“Il diario di Anne Frank” l’8 febbraio 2026 a Rivarolo del Re
La Compagnia dei Casalmattori di Casalmaggiore, in occasione del Giorno della Memoria, ripropone, ormai da 10 anni, la sua personale messa in scena del “Diario di Anne Frank”. Pensata per le scuole, questa lettura animata del “Diario” ripercorre la vita della giovane ebrea olandese, nata a Francoforte e fuggita dalla Germania insieme alla famiglia nel 1933, durante i due anni tra il 1942 e il 1944 in cui fu costretta a vivere nascosta per sfuggire alla persecuzione dei nazisti e alla deportazione.
L’azione scenica inizia dopo che, in seguito ad una “soffiata”, Anne e i suoi vengono traditi, scoperti e quindi arrestati dalla Gestapo, il 4 agosto 1944. Nell’Alloggio Segreto perquisito dalla Gestapo, ormai svuotato dalla presenza dei Frank, entra Miep Gies, segretaria di Otto Frank e amica di famiglia, che aveva aiutato i clandestini a nascondersi; Miep trova il Diario e inizia a leggerlo. Nella realtà, dopo averlo preso, la giovane donna lo portò fuori dall’Alloggio Segreto, non senza correre un grave rischio e lo tenne chiuso in un cassetto senza leggerlo, con l’intento di restituirlo alla legittima proprietaria.

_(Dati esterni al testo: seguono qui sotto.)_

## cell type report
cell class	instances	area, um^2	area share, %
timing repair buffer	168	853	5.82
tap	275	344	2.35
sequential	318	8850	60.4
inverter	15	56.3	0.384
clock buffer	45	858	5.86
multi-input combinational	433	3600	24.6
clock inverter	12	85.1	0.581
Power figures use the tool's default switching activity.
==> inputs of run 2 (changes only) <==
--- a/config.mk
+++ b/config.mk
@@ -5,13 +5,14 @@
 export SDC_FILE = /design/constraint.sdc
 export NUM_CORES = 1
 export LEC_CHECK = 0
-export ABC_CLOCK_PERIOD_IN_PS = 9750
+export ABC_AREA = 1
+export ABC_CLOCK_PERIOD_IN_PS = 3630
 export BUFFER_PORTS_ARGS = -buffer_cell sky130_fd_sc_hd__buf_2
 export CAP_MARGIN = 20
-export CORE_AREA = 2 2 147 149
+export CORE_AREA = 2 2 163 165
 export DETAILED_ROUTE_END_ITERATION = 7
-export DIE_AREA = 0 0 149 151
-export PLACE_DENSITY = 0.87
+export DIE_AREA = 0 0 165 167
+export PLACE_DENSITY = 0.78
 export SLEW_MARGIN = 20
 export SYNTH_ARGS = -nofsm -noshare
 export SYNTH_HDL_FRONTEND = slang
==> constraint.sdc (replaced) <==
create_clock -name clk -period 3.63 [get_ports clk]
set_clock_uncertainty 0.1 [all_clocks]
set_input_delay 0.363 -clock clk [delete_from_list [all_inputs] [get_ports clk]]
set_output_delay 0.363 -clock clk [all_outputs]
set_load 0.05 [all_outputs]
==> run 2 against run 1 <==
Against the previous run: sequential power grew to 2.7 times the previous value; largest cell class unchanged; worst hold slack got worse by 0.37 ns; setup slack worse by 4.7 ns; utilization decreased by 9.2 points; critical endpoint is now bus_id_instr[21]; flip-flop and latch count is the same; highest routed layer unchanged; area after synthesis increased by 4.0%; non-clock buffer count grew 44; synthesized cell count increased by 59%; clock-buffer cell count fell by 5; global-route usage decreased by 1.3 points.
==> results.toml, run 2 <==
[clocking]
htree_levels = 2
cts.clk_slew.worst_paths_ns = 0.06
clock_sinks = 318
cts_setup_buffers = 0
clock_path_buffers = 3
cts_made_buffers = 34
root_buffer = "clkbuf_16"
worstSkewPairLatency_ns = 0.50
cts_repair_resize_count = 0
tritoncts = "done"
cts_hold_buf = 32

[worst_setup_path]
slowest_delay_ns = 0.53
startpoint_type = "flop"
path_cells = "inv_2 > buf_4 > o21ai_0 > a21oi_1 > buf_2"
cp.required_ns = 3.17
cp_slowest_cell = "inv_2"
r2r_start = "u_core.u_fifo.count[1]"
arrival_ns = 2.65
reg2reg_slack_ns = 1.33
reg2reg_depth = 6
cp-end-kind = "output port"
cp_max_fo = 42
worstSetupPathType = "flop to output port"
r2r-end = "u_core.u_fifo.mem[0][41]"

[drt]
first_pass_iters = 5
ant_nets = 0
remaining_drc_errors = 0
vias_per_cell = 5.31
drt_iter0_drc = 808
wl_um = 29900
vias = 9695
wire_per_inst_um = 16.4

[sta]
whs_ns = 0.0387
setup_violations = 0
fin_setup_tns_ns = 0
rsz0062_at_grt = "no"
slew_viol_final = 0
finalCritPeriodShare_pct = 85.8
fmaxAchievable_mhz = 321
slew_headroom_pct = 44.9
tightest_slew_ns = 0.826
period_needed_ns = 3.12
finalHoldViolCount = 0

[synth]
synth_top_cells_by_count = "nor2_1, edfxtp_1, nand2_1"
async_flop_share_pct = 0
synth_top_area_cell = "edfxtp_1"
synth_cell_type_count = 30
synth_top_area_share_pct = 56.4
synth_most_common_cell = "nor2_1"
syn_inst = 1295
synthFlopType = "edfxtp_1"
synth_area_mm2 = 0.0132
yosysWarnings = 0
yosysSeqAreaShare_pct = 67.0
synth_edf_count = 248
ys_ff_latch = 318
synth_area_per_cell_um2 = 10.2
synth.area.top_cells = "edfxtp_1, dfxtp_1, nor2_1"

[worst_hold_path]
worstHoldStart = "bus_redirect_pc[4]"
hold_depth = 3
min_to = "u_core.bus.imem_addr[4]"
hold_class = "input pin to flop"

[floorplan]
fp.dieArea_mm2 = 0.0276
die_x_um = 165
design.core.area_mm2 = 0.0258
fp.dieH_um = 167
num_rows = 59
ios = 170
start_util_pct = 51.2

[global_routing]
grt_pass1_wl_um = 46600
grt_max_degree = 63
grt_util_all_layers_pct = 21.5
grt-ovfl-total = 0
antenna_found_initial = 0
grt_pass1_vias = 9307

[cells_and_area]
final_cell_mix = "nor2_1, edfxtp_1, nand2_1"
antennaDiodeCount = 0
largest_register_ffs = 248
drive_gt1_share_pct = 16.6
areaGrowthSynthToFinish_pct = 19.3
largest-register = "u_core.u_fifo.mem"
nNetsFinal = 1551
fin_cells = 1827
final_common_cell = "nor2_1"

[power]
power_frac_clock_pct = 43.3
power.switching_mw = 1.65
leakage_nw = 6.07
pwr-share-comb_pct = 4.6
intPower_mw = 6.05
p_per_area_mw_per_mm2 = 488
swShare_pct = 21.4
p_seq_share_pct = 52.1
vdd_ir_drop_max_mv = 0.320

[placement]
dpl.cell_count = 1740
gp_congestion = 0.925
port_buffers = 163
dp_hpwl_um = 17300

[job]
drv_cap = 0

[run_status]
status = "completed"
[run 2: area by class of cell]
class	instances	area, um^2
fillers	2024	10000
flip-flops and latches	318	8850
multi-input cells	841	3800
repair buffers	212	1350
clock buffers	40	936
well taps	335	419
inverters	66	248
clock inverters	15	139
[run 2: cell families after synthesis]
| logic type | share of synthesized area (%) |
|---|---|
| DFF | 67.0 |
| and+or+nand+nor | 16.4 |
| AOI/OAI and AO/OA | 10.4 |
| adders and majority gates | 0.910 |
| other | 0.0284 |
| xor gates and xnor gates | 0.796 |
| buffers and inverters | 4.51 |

Quello a cui si assiste in scena, dunque, è un espediente teatrale che ci permette di operare una sorta di trasposizione: alla voce narrante di Miep si sovrappone quella di Anne, come se a dar vita a quella narrazione retrospettiva fosse la sua voce di fanciulla e non quella più matura dell’amica olandese.

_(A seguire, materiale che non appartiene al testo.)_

### src/rtl/alu_sched_pkg.sv
// Shared types and widths for the two-port ALU scheduler.
package alu_sched_pkg;

  localparam int unsigned ALU_OP_W = 3;
  localparam int unsigned CNT_W    = 4;

  typedef enum logic [1:0] {
    IDLE = 2'd0,
    EXEC = 2'd1,
    RESP = 2'd2
  } state_t;

endpackage

### src/rtl/rr_arb2.sv
// Two-way round-robin pick: on a tie the port not granted last time wins.
module rr_arb2 (
  input  logic [1:0] req,
  input  logic       last,
  output logic       grant
);

  always_comb begin
    grant = 1'b0;
    if (req == 2'b11) begin
      grant = ~last;
    end else if (req == 2'b10) begin
      grant = 1'b1;
    end
  end

endmodule

### src/rtl/alu_sched.sv
// Shares one combinational ALU between two requesters; one op in flight,
// operands held on the ALU for ALU_LAT cycles before the result is captured.
module alu_sched
  import alu_sched_pkg::*;
#(
  parameter int unsigned W       = 32,
  parameter int unsigned ALU_LAT = 1
) (
  input  logic                  clk,
  input  logic                  rst_n,
  input  logic [1:0]            req_valid,
  output logic [1:0]            req_ready,
  input  logic [2*W-1:0]        req_a,
  input  logic [2*W-1:0]        req_b,
  input  logic [1:0]            req_diff,
  input  logic [2*ALU_OP_W-1:0] req_op,
  output logic [1:0]            rsp_valid,
  input  logic [1:0]            rsp_ready,
  output logic [W-1:0]          rsp_res,
  output logic                  rsp_cy,
  output logic [W-1:0]          alu_a,
  output logic [W-1:0]          alu_b,
  output logic                  alu_diff,
  output logic [ALU_OP_W-1:0]   alu_op,
  input  logic [W-1:0]          alu_res,
  input  logic                  alu_cy,
  output logic                  busy
);

  state_t           state, state_nxt;
  logic [CNT_W-1:0] cnt, cnt_nxt;
  logic             last_grant;
  logic             grant;
  logic             load;
  logic             capture;
  logic             rsp_clear;

  rr_arb2 u_arb (
    .req   (req_valid),
    .last  (last_grant),
    .grant (grant)
  );

  // State, settle counter and busy flag
  always_ff @(posedge clk or negedge rst_n) begin
    if (!rst_n) begin
      state <= IDLE;
      cnt   <= '0;
      busy  <= 1'b0;
    end else begin
      state <= state_nxt;
      cnt   <= cnt_nxt;
      busy  <= (state_nxt != IDLE);
    end
  end

  // Next state; req_ready follows valid so it never gates the requester's valid
  always_comb begin
    state_nxt = state;
    cnt_nxt   = cnt;
    req_ready = 2'b00;
    load      = 1'b0;
    capture   = 1'b0;
    rsp_clear = 1'b0;
    unique case (state)
      IDLE: begin
        req_ready[grant] = req_valid[grant];
        if (req_valid[grant]) begin
          load      = 1'b1;
          cnt_nxt   = CNT_W'(ALU_LAT - 1);
          state_nxt = EXEC;
        end
      end
      EXEC: begin
        if (cnt != '0) begin
          cnt_nxt = cnt - CNT_W'(1);
        end else begin
          capture   = 1'b1;
          state_nxt = RESP;
        end
      end
      RESP: begin
        if (rsp_valid[last_grant] && rsp_ready[last_grant]) begin
          rsp_clear = 1'b1;
          state_nxt = IDLE;
        end
      end
      default: state_nxt = IDLE;
    endcase
  end

  // Operand registers driving the ALU and the response holding registers
  always_ff @(posedge clk or negedge rst_n) begin
    if (!rst_n) begin
      last_grant <= 1'b1;
      alu_a      <= '0;
      alu_b      <= '0;
      alu_diff   <= 1'b0;
      alu_op     <= '0;
      rsp_res    <= '0;
      rsp_cy     <= 1'b0;
      rsp_valid  <= 2'b00;
    end else begin
      if (load) begin
        last_grant <= grant;
        alu_a      <= grant ? req_a[2*W-1:W] : req_a[W-1:0];
        alu_b      <= grant ? req_b[2*W-1:W] : req_b[W-1:0];
        alu_diff   <= req_diff[grant];
        alu_op     <= grant ? req_op[2*ALU_OP_W-1:ALU_OP_W] : req_op[ALU_OP_W-1:0];
      end
      if (capture) begin
        rsp_res   <= alu_res;
        rsp_cy    <= alu_cy;
        rsp_valid <= last_grant ? 2'b10 : 2'b01;
      end else if (rsp_clear) begin
        rsp_valid <= 2'b00;
      end
    end
  end

endmodule

### config.mk
export PLATFORM = sky130hd
export DESIGN_NAME = alu_sched
export DESIGN_NICKNAME = d
export VERILOG_FILES = /design/src/rtl/alu_sched_pkg.sv /design/src/rtl/rr_arb2.sv /design/src/rtl/alu_sched.sv
export SDC_FILE = /design/constraint.sdc
export NUM_CORES = 1
export LEC_CHECK = 0
export CAP_MARGIN = 25
export CORE_MARGIN = 4
export CORE_UTILIZATION = 41
export CTS_CLUSTER_SIZE = 14
export DETAILED_ROUTE_END_ITERATION = 12
export GPL_TIMING_DRIVEN = 0
export PLACE_DENSITY = 0.89
export RECOVER_POWER = 100
export SYNTH_ARGS = -nofsm -noshare
export SYNTH_HDL_FRONTEND = slang
export SYNTH_SLANG_ARGS = --single-unit
### constraint.sdc
create_clock -name clk -period 1.9 [get_ports clk]
set_input_delay 0.38 -clock clk [delete_from_list [all_inputs] [get_ports clk]]
set_output_delay 0.38 -clock clk [all_outputs]
set_load 0.01 [all_outputs]
==> summary by stage <==
Run status
The run finished with clean final reports.

Timing
Across the routed clock network, the largest skew measured is around 7.6 ps. The count of final hold-check violations was 0. The slew at the pin closest to its max-slew limit is 1330 ps. Counting I/O delays and the setup requirement, the final critical path takes 1890 ps. The post-route fraction of the period consumed by the critical path is 99.4%. The count of final max-slew check failures was 0.

Static timing analysis puts the maximum clock frequency at 530 MHz. Setup violations remaining at the end of the flow were counted as 0. The final critical-path setup slack is approximately 12 ps.

Headroom to the max-slew limit came out at 11.4%. Setup repair after global routing could not meet its margin everywhere.

Synth
The average size of a mapped cell is 16.5 µm². The post-synthesis sequential element count is 111. The count of different cell masters after synthesis is 35. For this run, the number of Yosys warnings is 0.

The sequential share of the synthesized area is 48.4%. Synthesis produced ~350 cells. When the netlist entered floorplanning its net count stood at between 500 and 600. The mapped cell area is 5740 µm².

GRT
The global-route wire length before repair is ~24000 µm. The global routing stage identified its most utilized layer as met2. For met1 alone, demand over resource in global routing was 20.8%. The via count of the first global-routing pass is 4560. The initial antenna violation count came to 0.

For met3 alone, demand over resource in global routing was 5.30%. Summed over all layers, the global routing overflow is 0. The maximum number of pins on one net before global-route repair is 58.

The total global routing track utilization is 18.9%. The global-route track usage on met2 is 34.9%.

Final layout
After filler insertion, the fill cell instance count of the layout stands at 916. For this run, the number of standard cells in the final layout without fillers is 827. The area of the multi-input gates is 2720 µm².

After the last flow step, the layout net total stands at just over 800. The fraction of final layout cells sized beyond drive strength 1 is about a third. The area overhead of the layout relative to synthesis is 59.7%. The number of inserted diodes is 0.

The most common cell after layout, fill and taps aside is sky130_fd_sc_hd__clkdlybuf4s50_1. In the layout the commonest cells are sky130_fd_sc_hd__clkdlybuf4s50_1, sky130_fd_sc_hd__mux2_4, sky130_fd_sc_hd__dfrtp_1, sky130_fd_sc_hd__mux2_2, sky130_fd_sc_hd__buf_6. In the final layout, flip-flops and latches occupy between 2000 and 3000 µm².

Clocking
The deepest clock path buffer count is 2. Clock-pin slew was measured on the worst setup and hold paths at approximately 70 ps. The clock sink count is between 100 and 150. The clock reaches the later pin of the worst-skew pair after roughly 340 ps. CTS built an H-tree with a depth of 3. The tree is rooted in a sky130_fd_sc_hd__clkbuf_16.

TritonCTS built the clock tree. After clock tree synthesis, the flow added hold-fix buffers numbering 0. In this run, CTS created clock tree buffers numbering 9.

Worst hold path
The class of the worst hold path is input pin to asynchronous set/reset pin.

Floorplan
The die span in x is 126 µm. 281 I/O pins were placed. The core region is 13500 µm². The initial utilization of the core area, before any placement, comes to 42.6%. The die footprint is approximately 16000 µm². The overall die height is 126 µm. The number of rows created at floorplan is 42.

Worst setup path
On the critical path, the stage with the largest delay is an instance of sky130_fd_sc_hd__dfstp_2. The sum of buffers and inverters on the critical path is 3. STA classifies the critical path endpoint as an output port. The cell that appears most often on the critical path is sky130_fd_sc_hd__buf_12. The kind of critical path is flop to output port. The kind of cell with the highest combined delay along the critical path is flip-flops. The required time at the endpoint of the critical path is 1520 ps. Of all nets on the critical path, the largest fanout is 4. STA puts the critical path data arrival time at roughly 1500 ps. For this run, the slowest stage of the critical path takes 540 ps.

The critical path startpoint category is a flop. Walking the worst path, the cells encountered are a21bo_1, buf_12, buf_12, and3_4, buf_6.

Flow run
The max capacitance violation total is 0.

Drt
The final wirelength is 15600 µm. The remaining antenna violation count is 0. The length of the first detailed-routing pass in iterations is 4. Using the TritonRoute via totals, the vias-per-cell ratio works out to 4.89. The mean routed wirelength per cell is 18.9 µm. Across all layers, the routed design uses 4041 vias. After the first detailed-routing iteration, the DRC count stood at 120. The total DRC errors in the routed layout is 0.

Pwr
Across the VDD grid, the largest voltage drop is 694 µV. The total power after layout is 13.9 mW. The leakage dissipation is 4.07 nW. For this design the ratio of total power to cell area is between 1500 and 2000 nW/µm².

Placed design
The congestion estimate from routability-driven global placement came to 0.840. The total half-perimeter wirelength after legalization and detailed placement is 12400 µm. The number of cells after detailed placement is 805. In this run the tool buffered the top-level ports with 280 buffer cells. Before CTS, the worst setup slack after placement is -677 ps.
-- registers in the layout, indices dropped and copies added (netlist names) --
name,count
rsp_res,32
rsp_cy,1
busy,1
state,2
alu_b,32
alu_op,3
rsp_valid,2
cnt,4
alu_a,32
last_grant,1
alu_diff,1
-- layer usage --
| layer | routed length [µm] | vias to the layer above |
|---|---|---|
| met5 | 0 | - |
| met4 | 308 | 0 |
| met3 | 1160 | 23 |
| met2 | 8170 | 203 |
| met1 | 5970 | 1963 |
| li1 | - | 1852 |
-- path summary, 6_finish.rpt --
path                       cells after the start         start           end  slack [ps]
max reg2reg                                    6    last_grant     alu_b[10]          30
min in group clk                               2  req_valid[1]    last_grant         480
max in group asynchronous                      2         rst_n    last_grant         450
max                                            5    last_grant  req_ready[0]          10
min                                            1         rst_n     alu_b[15]         320
min reg2reg                                    1    rsp_res[1]    rsp_res[1]         510
-- power by group --
group          internal [mW]  switching [mW]
clock network           1.03           0.817
registers               3.60           0.746
logic                   4.98            2.75
total                   9.61            4.31
-- synthesized netlist by cell type --
cell type	instances	area, µm²
sky130_fd_sc_hd__mux2_4	136	2040
sky130_fd_sc_hd__dfrtp_1	110	2750
sky130_fd_sc_hd__mux2_2	33	372
sky130_fd_sc_hd__buf_6	12	135
sky130_fd_sc_hd__buf_8	6	90.1
sky130_fd_sc_hd__o21ai_0	5	25.0
sky130_fd_sc_hd__inv_1	4	15.0
sky130_fd_sc_hd__nand2_1	4	15.0
sky130_fd_sc_hd__nand2b_1	4	25.0
sky130_fd_sc_hd__a21oi_1	3	15.0
sky130_fd_sc_hd__a32o_1	2	20.0
sky130_fd_sc_hd__nand3_1	2	10.0
sky130_fd_sc_hd__nor2_1	2	7.51
sky130_fd_sc_hd__nor3_1	2	10.0
sky130_fd_sc_hd__o22ai_1	2	12.5
sky130_fd_sc_hd__o2bb2ai_1	2	17.5
sky130_fd_sc_hd__a21bo_1	1	10.0
sky130_fd_sc_hd__a22oi_1	1	7.51
sky130_fd_sc_hd__a31o_2	1	8.76
sky130_fd_sc_hd__and3_1	1	6.26
sky130_fd_sc_hd__buf_2	1	5.00
sky130_fd_sc_hd__buf_4	1	7.51
sky130_fd_sc_hd__clkbuf_1	1	3.75
sky130_fd_sc_hd__dfstp_2	1	26.3
sky130_fd_sc_hd__ha_1	1	12.5
sky130_fd_sc_hd__mux2i_1	1	10.0
sky130_fd_sc_hd__nand3b_1	1	7.51
sky130_fd_sc_hd__nand4_1	1	6.26
sky130_fd_sc_hd__nand4bb_2	1	16.3
sky130_fd_sc_hd__nor2_2	1	6.26
sky130_fd_sc_hd__nor3b_1	1	7.51
sky130_fd_sc_hd__nor4bb_1	1	10.0
sky130_fd_sc_hd__o21a_1	1	7.51
sky130_fd_sc_hd__o31ai_1	1	7.51
sky130_fd_sc_hd__or2_2	1	6.26
-- logic make-up after synthesis --
kind of cell,synth area share [%]
AOI/OAI and AO/OA,2.29
muxes,42.2
DFF,48.4
and+or+nand+nor,2.33
adders and majority gates,0.218
buffers and inverters,4.47
-- per-stage QoR --
step	hold WS, ps	TNS (ps)	instance area, µm²	utilization [%]
final	316	0	9160	68.1
after global routing	420	-107	9160	68.1
after CTS	94.0	-379	9100	67.7
after detailed placement	469	-20470	8780	65.3
after global placement	488	-401610	8760	65.1
after floorplan	84.4	0	5740	-
-- timing repair --
action | in CTS | in global routing
setup buffers | 2 | 4
resized for setup | 16 | 12
gates cloned | 0 | 0
pin swaps | 0 | 2
endpoints found under the setup margin | 30 | 91
-- cell type report --
type	count	share of cell area (%)
timing repair buffer	287	31.1
sequential	111	30.3
multi-input combinational	212	29.7
buffer	21	3.11
clock buffer	12	2.58
tap	176	2.40
clock inverter	4	0.601
inverter	4	0.164
Note: power is estimated with default switching activity, not from simulation.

Oggetto di questa narrazione sono le pagine più significative del Diario, che partono dal giorno in cui il piccolo quaderno dalla copertina a scacchi le venne regalato e proseguono poi attraverso il racconto dell’invasione tedesca dell’Olanda, l’estensione delle leggi razziali, la decisione di nascondersi, la cronaca quotidiana di piccoli ma significativi avvenimenti che si svolgono all’interno dell’Alloggio Segreto all’insegna della noia, della fame, della paura, ma anche della speranza, e che si fanno gesto teatrale, rappresentazione viva di quei giorni, di quei due anni di vita rubati ai nazisti, fino alla loro tragica conclusione.

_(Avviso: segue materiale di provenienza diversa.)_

--- config.mk ---
export PLATFORM = sky130hd
export DESIGN_NAME = hf_tag_manchester_tx
export DESIGN_NICKNAME = d
export VERILOG_FILES = /design/src/rtl/hf_tag_manchester_tx.sv
export SDC_FILE = /design/constraint.sdc
export NUM_CORES = 1
export LEC_CHECK = 0
export ABC_CLOCK_PERIOD_IN_PS = 4300
export BUFFER_PORTS_ARGS = -buffer_cell sky130_fd_sc_hd__buf_4
export CORE_UTILIZATION = 35
export CTS_CLUSTER_DIAMETER = 200
export DETAILED_ROUTE_END_ITERATION = 10
export RECOVER_POWER = 50
export SLEW_MARGIN = 0
export SYNTH_ARGS = -nofsm -noshare
export SYNTH_HDL_FRONTEND = slang
export SYNTH_SLANG_ARGS = --single-unit
--- constraint.sdc ---
create_clock -name ck_1356meg -period 4.3 [get_ports ck_1356meg]
set_input_delay 0.215 -clock ck_1356meg [delete_from_list [all_inputs] [get_ports ck_1356meg]]
set_output_delay 0.215 -clock ck_1356meg [all_outputs]
set_load 0.1 [all_outputs]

Il semplice allestimento scenico, con il pubblico a stretto contatto, fa sì che lo spettatore sia proiettato in una dimensione quasi claustrofobica dello spazio, per rendere le stesse sensazioni di restrizione e privazione della libertà in cui Anna e gli altri erano stati costretti a vivere ed è stato pensato per una rappresentazione che si adattasse agli spazi degli ambienti scolastici, come aule magne o saloni.
L’intento che lo spettacolo si propone è quello di offrire ai ragazzi uno strumento di riflessione alternativo sulla vicenda storica dell’Olocausto e sui temi universali e sempre attuali della discriminazione e della violazione dei diritti umani ad opera del potere, quando diventa dispotismo e cieca adesione all’ideologia, attraverso ciò che il teatro da sempre sa produrre, quel principio di immedesimazione che induce lo spettatore a mettersi nei panni dei personaggi e a viverne le emozioni.
Lo spettacolo è una produzione originale della Compagnia dei Casalmattori ed è già stato rappresentato presso la Biblioteca Mortara di Casalmaggiore, presso la Sala Consiliare di Piadena, in diverse scuole del territorio, ovvero per le classi quinte delle scuole primarie di Casalmaggiore, Vicobellignano e Vicomoscano, per le secondarie inferiori di Dosolo, Casalmaggiore, Gussola e San Giovanni in Croce, (quest’ultima rappresentazione presso il teatro Cecilia Gallarani), per l’Istituto professionale Santa Chiara e per gli Istituti superiori Romani di Casalmaggiore e E. Sanfelice di Viadana.
L’ingresso all’evento sarà libero e gratuito.